**Required work**
The lines below may contain the word "constraint". Please count those that do and give the number alone.

**Material for this exercise**
== Segment start ==
From an optimization exercise on the open Yosys and OpenROAD flow, aimed at small area, a short achievable clock period and few clock cycles per item; shortcuts taken in it are not production practice. Function was checked by simulation only, so behaviour that the tests miss may differ from the original. No activity file was given, so power comes from the tool's default toggle rates.

==> design/flow/config.mk <==
export PLATFORM = sky130hd
export DESIGN_NAME = lz77_match_finder
export DESIGN_NICKNAME = lz77_match_finder
export VERILOG_FILES = /design/flow/design.v
export SDC_FILE = /design/flow/constraint.sdc
export NUM_CORES = 4
export LEC_CHECK = 0
export CAP_MARGIN = 20
export CORE_MARGIN = 2
export CORE_UTILIZATION = 40
export SLEW_MARGIN = 20
==> design/flow/constraint.sdc <==
create_clock -name core_clock -period 8.0 [get_ports {clk}]
set_input_delay 1.6000 -clock core_clock [delete_from_list [all_inputs] [get_ports {clk}]]
set_output_delay 1.6000 -clock core_clock [all_outputs]
set_load 0.01 [all_outputs]
==> design/flow/design.v <==
module lz77_match_finder #(
    parameter W      = 256,    
    parameter MAXLEN = 255     
) (
    input  wire       clk,
    input  wire       rst,       
    input  wire       s_valid,
    output reg        s_ready,
    input  wire [7:0] s_data,
    input  wire       s_last,
    output reg        t_valid,
    input  wire       t_ready,
    output reg  [8:0] t_offset,
    output reg  [7:0] t_length,
    output reg  [7:0] t_char
);
    reg [8*W-1:0] hist;
    reg [8:0]     count;    
    reg [W-1:0]   live;
    reg           rs;       
    reg [7:0]     len;      
    reg           c_v;      
    reg           c_last;
    reg [7:0]     c_char;
    reg [7:0]     near;     
    wire acc = s_valid && s_ready;
    wire any_live = |live;
    wire grow     = c_v && any_live && (len != MAXLEN) && !c_last;
    wire emit     = c_v && !grow;
    wire rs_eff   = c_v ? !grow : rs;
    wire [7:0] len_eff = c_v ? (grow ? len + 8'd1 : 8'd0) : len;
    wire [8:0] tok_off = rs ? 9'd0 : {1'b0, near} + 9'd1;
    wire [24:0] tok = {tok_off, len, c_char};
    wire [3:0] ch = count[7:4];
    wire [3:0] cl = count[3:0];
    reg [15:0] lt_h, eq_h, lt_l;
    integer k;
    always @* begin
        for (k = 0; k < 16; k = k + 1) begin
            lt_h[k] = count[8] || (k < ch);
            eq_h[k] = !count[8] && (k == ch);
            lt_l[k] = (k < cl);
        end
    end
    wire rs_acc = acc && rs_eff;
    reg [W-1:0] live_nx;
    integer p;
    always @* begin
        for (p = 0; p < W; p = p + 1)
            live_nx[p] = (!acc || ((hist[8*p+7 -: 8] == s_data) &&
                                   (lt_h[p/16] || (eq_h[p/16] && lt_l[p%16]))))
                         && (rs_acc || live[p]);
    end
    function [7:0] first_set;
        input [W-1:0] v;
        reg [W-1:0] a;        
        reg [8*W-1:0] ix;     
        integer lv, n;
        begin
            a  = v;
            ix = {8*W{1'b0}};
            for (lv = 0; lv < 8; lv = lv + 1) begin
                for (n = 0; n < (W >> (lv + 1)); n = n + 1) begin
                    ix[8*n +: 8] = a[2*n] ? ix[8*(2*n) +: 8]
                                          : (ix[8*(2*n+1) +: 8] | (8'd1 << lv));
                    a[n] = a[2*n] || a[2*n+1];
                end
            end
            first_set = ix[7:0];
        end
    endfunction
    reg         q1_v, q2_v;
    reg [24:0]  q1, q2;
    wire pop = t_valid && t_ready;
    wire tv_nx = (t_valid && !t_ready) || q1_v || emit;
    wire q1v_nx = pop ? (q2_v || (q1_v && emit)) : (q1_v || (t_valid && emit));
    wire q2v_nx = pop ? (q2_v && emit) : (q2_v || (q1_v && emit));
    always @(posedge clk) begin
        near <= first_set(live);
        c_char <= s_data;
        c_last <= s_last;
        live <= live_nx;
        if (acc)
            hist <= {hist[8*W-9:0], s_data};
        if (!t_valid || t_ready)
            {t_offset, t_length, t_char} <= q1_v ? q1 : tok;
        q1 <= pop ? (q2_v ? q2 : tok) : (q1_v ? q1 : tok);
        if (!q2_v || pop)
            q2 <= tok;
        if (rst) begin
            count   <= 9'd0;
            rs      <= 1'b1;
            len     <= 8'd0;
            c_v     <= 1'b0;
            t_valid <= 1'b0;
            q1_v    <= 1'b0;
            q2_v    <= 1'b0;
            s_ready <= 1'b1;
        end else begin
            rs      <= rs_eff;
            len     <= len_eff;
            c_v     <= acc;
            t_valid <= tv_nx;
            q1_v    <= q1v_nx;
            q2_v    <= q2v_nx;
            s_ready <= acc ? !q1v_nx : !q2v_nx;
            if (acc) begin
                if (s_last)
                    count <= 9'd0;
                else if (count < W)
                    count <= count + 9'd1;
            end
        end
    end
endmodule
==> design/flow/run.sh <==
#!/bin/bash
# synth_recipe.tcl (not shown) runs the flow's synth.tcl, then flattens the netlist and writes it again
# the make line also repeats each setting of config.mk as NAME=value (left out here)
make -C /OpenROAD-flow-scripts/flow DESIGN_CONFIG=/design/flow/config.mk WORK_HOME=/design/flow/orfs CLKGATE_MAP_FILE= SYNTH_SCRIPT=/design/flow/synth_recipe.tcl finish
==> results.py, run 1 <==
metrics = {
    "clock_network": {
        "root_buffer": "clkbuf_16",
        "cts_post_setup_buffers_inserted": 0,
        "cts_tree": "built",
        "holdBufCountCts": 0,
        "htreeDepth": 5,
        "cts.sinks": 2419,
        "numCtsBuffers": 279,
        "clock_latency_ns": 0.94,
        "clockBufferDepth": 4,
        "cts_resized": 0,
        "clkTransAtPathRegs_ns": 0.06,
    },
    "sta": {
        "worst_slew_pin_slew_ns": 1.07,
        "final-max-slew-violation-count": 0,
        "hold_violations": 0,
        "fin_crit_sh": 0.589,
        "fmax_mhz": 212,
        "maxSlewHeadroom": 0.277,
        "fin_ws_ns": 3.29,
        "rsz0062_at_grt": "false",
        "whs_ns": 0.440,
        "setup_viol": 0,
        "fin_setup_tns_ns": 0,
        "fin_worst_skew_ns": 0.0570,
        "fin_crit_ns": 4.71,
    },
    "synth": {
        "async_flop_share": 0,
        "syn_area_um2": 102000,
        "synth-edff-count": 2098,
        "ys_top_cells_by_area": "edfxtp_1, xnor2_1, dfxtp_1, xor2_1, nand4_1",
        "synth.avg_cell_area_um2": 14.8,
        "synth_cell_types": 78,
        "syn_nets": 6905,
        "yosysTopAreaCell": "edfxtp_1",
        "synth.ff_latch_count": 2419,
        "synth_top_area_share": 0.619,
        "syn_inst": 6888,
        "yosysWarnings": 1,
        "synth_flop_cell": "edfxtp_1",
        "ys_seq_area_frac": 0.682,
    },
    "final_layout": {
        "drive_above_1_share": 0.0807,
        "stdcell_count": 10500,
        "synthToLayoutAreaGrowth_pct": 12.7,
        "fin_nets": 6958,
    },
    "power_and_ir_drop": {
        "p_int_w": 0.0216,
        "p_seq_frac": 0.511,
        "power_switching_share": 0.225,
        "clkPwrFrac": 0.425,
        "power_density_nw_per_um2": 243,
        "ir_drop_mv": 0.201,
        "pwr-share-comb": 0.064,
        "p_switching_w": 0.00627,
        "p_leak_nw": 32.3,
    },
    "critical_path": {
        "path_cells": "or4_1 -> nor4bb_1 -> nand4_1 -> nand2b_1 -> inv_2 -> a21oi_2 -> nor3_4 -> buf_12 -> o22a_1",
        "crit_type": "reg2reg",
        "cp.required_ns": 8.83,
        "cp_num_buf_inv": 2,
        "slowest_delay_ns": 0.91,
        "crit_path_end_kind": "register",
        "worstPathMaxFanout": 129,
        "r2r_start": "live[53]$_DFF_P_",
        "startpoint_type": "register",
        "r2r_cells": 9,
        "crit_family": "simple AND/OR/NAND/NOR gates",
        "rr_endpoint": "live[25]$_DFF_P_",
        "worstPathArrival_ns": 5.54,
        "critPathSlowestCell": "nor4bb_1",
        "rrSetupSlack_ns": 3.29,
    },
    "worst_hold_path": {
        "holdPathStages": 0,
        "hold_path_end": "hist[945]$_DFFE_PP_",
        "hold_start": "hist[937]$_DFFE_PP_",
        "hold_class": "reg2reg",
    },
    "detailed_routing": {
        "final_antenna_net_count": 0,
        "num_vias": 56800,
        "wl_um": 248000,
        "post_drt_wl_per_cell_um": 23.6,
        "drtPass1Iterations": 5,
        "drc": 0,
        "routed_via_density": 5.40,
        "drtIter0Drc": 5462,
    },
    "global_route": {
        "grt_pass1_vias": 57300,
        "grt_use_total": 0.189,
        "grt_pass1_wl_um": 371000,
        "antenna_found_initial": 14,
        "overflow": 0,
        "grt_max_degree": 185,
    },
    "outcome": {
        "outcome": "timing/DRC/antenna clean",
    },
    "floorplanning": {
        "die-area_um2": 258000,
        "core-area_um2": 253000,
        "rows": 185,
        "initial_core_util": 0.402,
        "die_width_um": 508,
        "die_h_um": 508,
        "io_pins": 40,
    },
    "placed_design": {
        "port_buffers": 39,
        "gp_congestion": 0.808,
        "hpwl_um": 147000,
        "pre_cts_slack_ns": 3.37,
        "dp_cells": 10000,
    },
    "run": {
        "drv_cap": 0,
    },
}
[power by group through the flow]
| stage | Sequential [W] | Clock (W) | Combinational [W] |
|---|---|---|---|
| after global placement | 0.0145 | 0 | 0.00177 |
| after CTS | 0.0143 | 0.0121 | 0.00181 |
| after floorplan | 0.0146 | 0 | 0.00130 |
| after detailed placement | 0.0145 | 0 | 0.00180 |
| final | 0.0143 | 0.0118 | 0.00179 |
| after global routing | 0.0143 | 0.0126 | 0.00195 |
[how the worst max path moves through the flow]
stage,endpoint,from,slack [ns],depth (start not counted)
after global placement,count[0]$_SDFFE_PP0P_,s_valid,2.98,9
after CTS,live[25]$_DFF_P_,live[53]$_DFF_P_,3.31,9
after global routing,live[25]$_DFF_P_,live[57]$_DFF_P_,3.11,9
after floorplan,hist[0]$_DFFE_PP_,s_valid,0.03,3
after detailed placement,live[25]$_DFF_P_,live[53]$_DFF_P_,3.37,9
final,live[25]$_DFF_P_,live[53]$_DFF_P_,3.29,9
[cell usage after synthesis (all sizes together) (58+ instances only)]
cell and instances:
edfxtp 2098, xnor2 1550, xor2 513, nand4 407
dfxtp 321, a21oi 273, clkbuf 222, nor3 214
o22a 199, nor4 197, nor2 162, buf 159
inv 60, nand2 60, a2bb2oi 58
[placed cells by master, fill, tap and decap left out, types with 81 or more instances in the layout]
cell / n
o22a_1: 199
nand4_1: 407
xor2_1: 513
nor3_1: 213
nor4_1: 194
dfxtp_1: 318
xnor2_1: 1550
nor2_1: 160
edfxtp_1: 2098
clkbuf_1: 81
clkbuf_16: 288
a21oi_1: 272
[metal layers]
| layer | GRT usage | share of wire | up-vias |
|---|---|---|---|
| li1 | - | - | 25600 |
| met1 | 0.270 | 0.46 | 29200 |
| met2 | 0.297 | 0.46 | 1555 |
| met3 | 0.0310 | 0.053 | 367 |
| met4 | 0.0528 | 0.023 | 2 |
| met5 | 0 | 0.000052 | - |
[sequential cells by signal, indices dropped and copies added (netlist names), 9 cells and up]
signal,count
count,9
q2,25
q1,25
t_offset,9
hist,2048
live,256
[metrics by stage]
stage               total power, W  instance area [um2]   util
floorplan                   0.0159               102000      -
global placement            0.0163               106000  0.419
detailed placement          0.0163               106000  0.419
CTS                         0.0281               115000  0.452
global route                0.0288               115000  0.452
finish                      0.0279               115000  0.452
[cell families (layout without fill, tap and decap cells)]
logic type | Yosys count | count (layout) | synth area share
buffers and inverters | 441 | 692 | 0.0168
other | 0 | 4 | 0
adder cells (fa/ha/maj) | 4 | 4 | 0.000492
XOR/XNOR | 2063 | 2063 | 0.178
AND/OR/NAND/NOR | 1168 | 1168 | 0.0643
flip-flops | 2419 | 2419 | 0.682
multiplexers | 36 | 36 | 0.00375
AO/OA/AOI/OAI | 757 | 757 | 0.0548
[worst register-to-register path: stages, from the launching register on]
cell      delay [ns]
dfxtp_1         0.33
or4_1           0.58
nor4bb_1        0.91
nand4_1         0.56
nand2b_1        0.46
inv_2           0.27
a21oi_2         0.17
nor3_4          0.30
buf_12          0.44
o22a_1          0.60
[cell type report]
cell class	count	area, um2
diodes	4	10.0
clock buffers	391	7810
clock inverters	88	544
fillers	22200	139000
inverters	60	233
multi-input cells	4028	30800
flip-flops and latches	2419	69400
well taps	3366	4210
repair buffers	153	1690
Testbench counts, summed over its fixed seeds: cycles 49,880, items 49,864.
==> inputs of run 2 (changes only) <==
--- a/design/flow/config.mk
+++ b/design/flow/config.mk
@@ -9,3 +9,4 @@
 export CORE_MARGIN = 2
-export CORE_UTILIZATION = 40
+export CORE_UTILIZATION = 60
+export SETUP_SLACK_MARGIN = 5.0
 export SLEW_MARGIN = 20
==> results.py, run 2 <==
metrics = {
    "outcome": {
        "outcome": "timing/DRC/antenna clean",
    },
    "synth": {
        "synth_flop_cell": "edfxtp_1",
        "syn_area_um2": 102000,
        "async_flop_share": 0,
        "synth_common_cells": "edfxtp_1, xnor2_1, xor2_1",
        "yosysMostFrequentCell": "edfxtp_1",
        "synth.avg_cell_area_um2": 14.8,
        "syn_inst": 6888,
        "yosysTopAreaCell": "edfxtp_1",
        "ys_top_cells_by_area": "edfxtp_1, xnor2_1, dfxtp_1, xor2_1, nand4_1",
        "syn_nets": 6905,
        "synth-edff-count": 2098,
        "yosysWarnings": 1,
        "ys_seq_area_frac": 0.682,
        "synth_cell_types": 78,
        "synth_top_area_share": 0.619,
        "synth.ff_latch_count": 2419,
    },
    "global_route": {
        "grt_pass1_wl_um": 370000,
        "gr-max-usage-layer": "met2",
        "grt_use_total": 0.286,
        "grt_max_degree": 187,
        "antenna_found_initial": 10,
        "met1_usage": 0.417,
        "grt_pass1_vias": 57100,
        "grtUsageMet3": 0.0485,
        "overflow": 0,
        "use_met2": 0.442,
    },
    "floorplanning": {
        "initial_core_util": 0.603,
        "core-area_um2": 169000,
        "die_width_um": 416,
        "die_h_um": 416,
        "die-area_um2": 173000,
        "io_pins": 40,
        "rows": 151,
    },
    "clock_network": {
        "numCtsBuffers": 238,
        "clockBufferDepth": 3,
        "htreeDepth": 4,
        "cts_tree": "built",
        "cts.sinks": 2419,
        "root_buffer": "clkbuf_16",
        "clkTransAtPathRegs_ns": 0.07,
        "clock_latency_ns": 0.87,
    },
    "final_layout": {
        "synthToLayoutAreaGrowth_pct": 12.9,
        "reg_top3": "hist: 2048 flops, live: 256 flops",
        "ff_latch_area_um2": 69500,
        "multi_input_area_um2": 31300,
        "final_common_cell": "edfxtp_1",
        "final_cell_area_um2": 115000,
        "largest_register_ffs": 2048,
        "stdcell_count": 9419,
        "largest-register": "hist",
        "nFillCells": 11600,
        "drive_above_1_share": 0.108,
        "fin_nets": 7007,
        "mostFrequentLayoutCells": "edfxtp_1, xnor2_1, xor2_1, nand4_1, dfxtp_1",
    },
    "detailed_routing": {
        "final_antenna_net_count": 0,
        "drtIter0Drc": 6313,
        "routed_via_density": 6.15,
        "drtPass1Iterations": 6,
        "num_vias": 58000,
        "post_drt_wl_per_cell_um": 26.6,
        "wl_um": 250000,
        "drc": 0,
    },
    "critical_path": {
        "crit_type": "reg2reg",
        "worstPathArrival_ns": 4.09,
        "worstPathMaxFanout": 6,
        "startpoint_type": "register",
        "cp.required_ns": 8.79,
        "crit_path_end_kind": "register",
    },
    "sta": {
        "rsz0062_at_grt": "true",
        "final-max-slew-violation-count": 0,
        "fmax_mhz": 303,
        "fin_worst_skew_ns": 0.0289,
        "hold_violations": 0,
        "whs_ns": 0.452,
        "fin_setup_tns_ns": 0,
        "maxSlewHeadroom": 0.255,
        "fin_crit_ns": 3.30,
        "worst_slew_pin_slew_ns": 1.11,
        "setup_viol": 0,
        "fin_crit_sh": 0.412,
    },
    "run": {
        "drv_cap": 0,
    },
    "placed_design": {
        "hpwl_um": 145000,
        "port_buffers": 39,
        "gp_congestion": 0.847,
        "dp_cells": 8873,
        "placed_area_um2": 105000,
    },
    "power_and_ir_drop": {
        "power_density_nw_per_um2": 240,
        "ir_drop_mv": 0.226,
        "power.total_w": 0.0276,
        "p_leak_nw": 33.1,
    },
    "worst_hold_path": {
        "hold_class": "reg2reg",
    },
}
## run 2: logic make-up after synthesis
kind of cell	Yosys count	share of synthesized area
mux	36	0.00375
flops	2419	0.682
simple gates	1168	0.0643
buf+inv	441	0.0168
compound gates	757	0.0548
fa+ha+maj	4	0.000492
xor+xnor	2063	0.178
## run 2: worst paths after layout
check | start | slack (ns) | endpoint | cells after the start
setup / recovery | live[164]$_DFF_P_ | 4.70 | live[2]$_DFF_P_ | 12
hold / removal | c_char[3]$_DFF_P_ | 0.45 | q2[3]$_DFFE_PP_ | 0
setup reg to reg | live[164]$_DFF_P_ | 4.70 | live[2]$_DFF_P_ | 12
hold reg to reg | c_char[3]$_DFF_P_ | 0.45 | q2[3]$_DFFE_PP_ | 0
## run 2: through the flow
stage / util / setup slack, ns
floorplan: - / 0.831
global placement: 0.620 / 2.27
detailed placement: 0.620 / 2.20
CTS: 0.677 / 4.79
global route: 0.680 / 4.64
finish: 0.680 / 4.70
## run 2: worst max-delay path: stages (launching register included)
cell,delay (ns)
dfxtp_4,0.35
or4_4,0.54
or4b_4,0.56
nor4_4,0.26
buf_4,0.19
and3_4,0.20
a21oi_4,0.07
nor3_4,0.22
buf_12,0.20
buf_6,0.13
buf_12,0.16
clkbuf_16,0.19
a2bb2oi_2,0.12
## run 2: area by class of cell
class,instances,area share
multi-input combinational,4031,0.272
timing repair buffer,238,0.0276
sequential,2419,0.604
clock inverter,112,0.00978
timing repair inverter,2,0.000283
inverter,60,0.00221
tap,2218,0.0242
antenna,7,0.000152
clock buffer,332,0.0592
## run 2: power breakdown
group          internal [W]  total [W]  leakage (nW)  switching (W)
clock network       0.00666     0.0114          3.92        0.00472
logic              0.000806    0.00200          10.9        0.00120
registers            0.0140     0.0143          18.3       0.000250
total                0.0215     0.0276          33.1        0.00616
## run 2: per-layer routing
layer	up-vias	share of wire
li1	25800	-
met1	29700	0.43
met2	2098	0.46
met3	410	0.073
met4	2	0.031
met5	-	0.000052
## run 2: timing repair
item	CTS	global route
endpoints found under the setup margin	2359	1267
hold buffers	0	0
setup buffers	45	12
gates cloned	30	8
pin swaps	18	24
resized for setup	254	65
== Segment end ==
**Task result**
2